Host Kelsie Huff, a comedian who regularly performs at the Book Cellar with The Kates, lightened the mood with her opening comments. “I’m sure many of you take your spelling seriously. You correct your friends’ Facebook status,” she joked, and the embarrassed laughter that followed indicated she had hit the mark.

Though Huff ran the show like a Second City improv sketch, the spellers were all business, acing words like “bureaucracy” and “numismatist”;  judges James Kennedy and Robbie Q. Telfer confirmed correct attempts with shouts of “boo-yah.” Still one by one the contestants fell, bested by “fricassee,” “mellifluous” and “thurible,” which Catholics know better as “that incense thing-y.”

And then there were two. “Now it’s like ‘The Hunger Games,’” said Kennedy. “Who’s Katniss? Who’s Peeta?”
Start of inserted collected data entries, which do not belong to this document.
`src/rtl/acdm_pkg.sv`:
```
`default_nettype none
// ---------------------------------------------------------------------------
// acdm_pkg
// Constants and the modulo-65521 reduction shared by the checksum block.
// ---------------------------------------------------------------------------
package acdm_pkg;

  // Checksum modulus and the half-word mask
  localparam logic [15:0] ADLER_MOD = 16'hfff1;
  localparam logic [15:0] HALF_MASK = 16'hffff;
  // 2^16 mod 65521
  localparam logic [4:0]  FOLD_MUL  = 5'd15;

  typedef logic [31:0] sum_t;

  // Reduce a 32-bit value modulo 65521: two folds of 2^16 == 15, then one
  // conditional subtract (the second fold stays below twice the modulus).
  function automatic logic [15:0] mod_adler(input sum_t x);
    logic [19:0] fold1;
    logic [16:0] fold2;
    logic [16:0] diff;
    fold1 = 20'(x[31:16]) * 20'(FOLD_MUL) + 20'(x[15:0]);
    fold2 = 17'(fold1[19:16]) * 17'(FOLD_MUL) + 17'(fold1[15:0]);
    diff  = fold2 - 17'(ADLER_MOD);
    if (fold2 >= 17'(ADLER_MOD)) begin
      return diff[15:0];
    end
    return fold2[15:0];
  endfunction

endpackage
`default_nettype wire

```
`src/rtl/adler_checksum_deferred_mod_unit.sv`:
```
`default_nettype none
// ---------------------------------------------------------------------------
// adler_checksum_deferred_mod_unit
// Streaming Adler-32 style checksum, one byte per cycle, deferred modulo.
// ---------------------------------------------------------------------------
// Usage:
//   Input channel (in_valid / in_stall / in_data_byte / in_last_byte) takes
//   one message byte per transfer; in_last_byte marks the final byte.
//   Output channel (out_valid / out_stall / out_checksum) carries one
//   checksum per message, produced on its last byte.
//   cfg_wr_en / cfg_wr_data write the seed (previous checksum); a new seed
//   takes effect at the start of the next message. Write it while idle.
// Timing:
//   A byte is captured in an input register and folded into the sums as it
//   leaves; a last byte also loads the result register that presents the
//   checksum. Throughput is one byte per cycle while no last byte waits on
//   a stalled result, set by the single add/add/fold path for both sums.
// Reset and stall:
//   Reset loads the seed with 1 and arms the start of a new message.
//   While out_stall holds a checksum, bytes other than a last byte keep
//   flowing; a last byte waits in the input register, raising in_stall.
// ---------------------------------------------------------------------------
module adler_checksum_deferred_mod_unit
  import acdm_pkg::*;
#(
  parameter int REDUCE_INTERVAL = 5552
) (
  input  wire logic        clk,
  input  wire logic        rst_n,
  input  wire logic        cfg_wr_en,
  input  wire logic [31:0] cfg_wr_data,
  input  wire logic        in_valid,
  output logic             in_stall,
  input  wire logic [7:0]  in_data_byte,
  input  wire logic        in_last_byte,
  output logic             out_valid,
  input  wire logic        out_stall,
  output logic [31:0]      out_checksum
);

  localparam int POS_W = (REDUCE_INTERVAL > 1) ? $clog2(REDUCE_INTERVAL) : 1;
  localparam logic [POS_W-1:0] POS_LAST = POS_W'(REDUCE_INTERVAL - 1);

  logic [31:0]      seed_r;
  logic             s1_valid_r, s1_valid_nxt;
  logic [7:0]       s1_byte_r;
  logic             s1_last_r;
  sum_t             low_r, low_nxt;
  sum_t             high_r, high_nxt;
  logic [POS_W-1:0] pos_r, pos_nxt;
  logic             first_r, first_nxt;
  logic             out_valid_r, out_valid_nxt;
  logic [31:0]      out_checksum_r;

  logic             in_xfer;
  logic             adv;
  logic             out_free;
  sum_t             base_low, base_high, low_add, high_add;
  logic [POS_W-1:0] pos_cur;
  logic             do_reduce;

  // Handshake: a last byte waits only for room in the result register
  assign out_free = !out_valid_r || !out_stall;
  assign adv      = s1_valid_r && (!s1_last_r || out_free);
  assign in_stall = s1_valid_r && !adv;
  assign in_xfer  = in_valid && !in_stall;

  assign s1_valid_nxt = in_xfer ? 1'b1 : (adv ? 1'b0 : s1_valid_r);

  // Sum update: load seed at message start, add, reduce at block/message end
  always_comb begin
    base_low  = first_r ? {16'h0, seed_r[15:0] & HALF_MASK} : low_r;
    base_high = first_r ? {16'h0, seed_r[31:16] & HALF_MASK} : high_r;
    pos_cur   = first_r ? '0 : pos_r;
    low_add   = base_low + {24'h0, s1_byte_r};
    high_add  = base_high + low_add;
    do_reduce = !first_r && ((pos_cur == '0) || s1_last_r);
    low_nxt   = do_reduce ? {16'h0, mod_adler(low_add)} : low_add;
    high_nxt  = do_reduce ? {16'h0, mod_adler(high_add)} : high_add;
    pos_nxt   = (pos_cur == POS_LAST) ? '0 : pos_cur + POS_W'(1);
    first_nxt = s1_last_r;
  end

  // Result register: load on a last byte, drop once transferred
  assign out_valid_nxt = (adv && s1_last_r) ? 1'b1 : (out_stall ? out_valid_r : 1'b0);

  // Control registers
  always_ff @(posedge clk) begin
    if (!rst_n) begin
      seed_r      <= 32'h1;
      s1_valid_r  <= 1'b0;
      pos_r       <= '0;
      first_r     <= 1'b1;
      out_valid_r <= 1'b0;
    end else begin
      if (cfg_wr_en) begin
        seed_r <= cfg_wr_data;
      end
      s1_valid_r  <= s1_valid_nxt;
      out_valid_r <= out_valid_nxt;
      if (adv) begin
        pos_r   <= pos_nxt;
        first_r <= first_nxt;
      end
    end
  end

  // Payload registers
  always_ff @(posedge clk) begin
    if (in_xfer) begin
      s1_byte_r <= in_data_byte;
      s1_last_r <= in_last_byte;
    end
    if (adv) begin
      low_r  <= low_nxt;
      high_r <= high_nxt;
    end
    if (adv && s1_last_r) begin
      out_checksum_r <= {high_nxt[15:0], 16'h0} | low_nxt;
    end
  end

  assign out_valid    = out_valid_r;
  assign out_checksum = out_checksum_r;

  // Assertions
  a_last_rearms: assert property (@(posedge clk) disable iff (!rst_n)
    adv && s1_last_r |=> first_r)
    else $error("message start not armed after last byte");

  a_pos_range: assert property (@(posedge clk) disable iff (!rst_n)
    pos_r <= POS_LAST)
    else $error("block position out of range");

  a_out_source: assert property (@(posedge clk) disable iff (!rst_n)
    $rose(out_valid_r) |-> $past(adv && s1_last_r))
    else $error("result raised without a last byte");

  a_stall_cause: assert property (@(posedge clk) disable iff (!rst_n)
    in_stall |-> (s1_valid_r && s1_last_r && out_valid_r && out_stall))
    else $error("input stalled without a blocked result");

endmodule
`default_nettype wire

```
Judges James Kennedy and Robbie Q. Telfer. Credit: Patty Wetli

After more than an hour and roughly 10 rounds, Elizabeth Lund, an editor with the Medical Library Association, emerged the champ with e-n-u-n-c-i-a-t-i-o-n, which she traced out on the palm of her hand.

Given the ubiquity of spell check, it’s easy to question why we still bother with spelling bees at all. “I don’t know if we’re losing anything necessary to society,” Lund said of the decline of spelling, though she wasn’t about to turn down her prize package.

Telfer, a poet and director of performing arts for Young Chicago Authors, posited that spelling simply serves as another form of dominance. “There is this compulsion, a Western inclination, to conquer everything.”

Young adult author Kennedy, who lost his grade school competition on “doorjamb” (done in by the word’s “killer b,” just a little spelling humor), had a different take: “Every language needs a certain pointlessness.”

Pointlessness aside, it makes a certain amount of sense to not rely entirely on computers when it comes to language. After all, spell check isn’t infallible; it didn’t know how to deal with aeriferous either.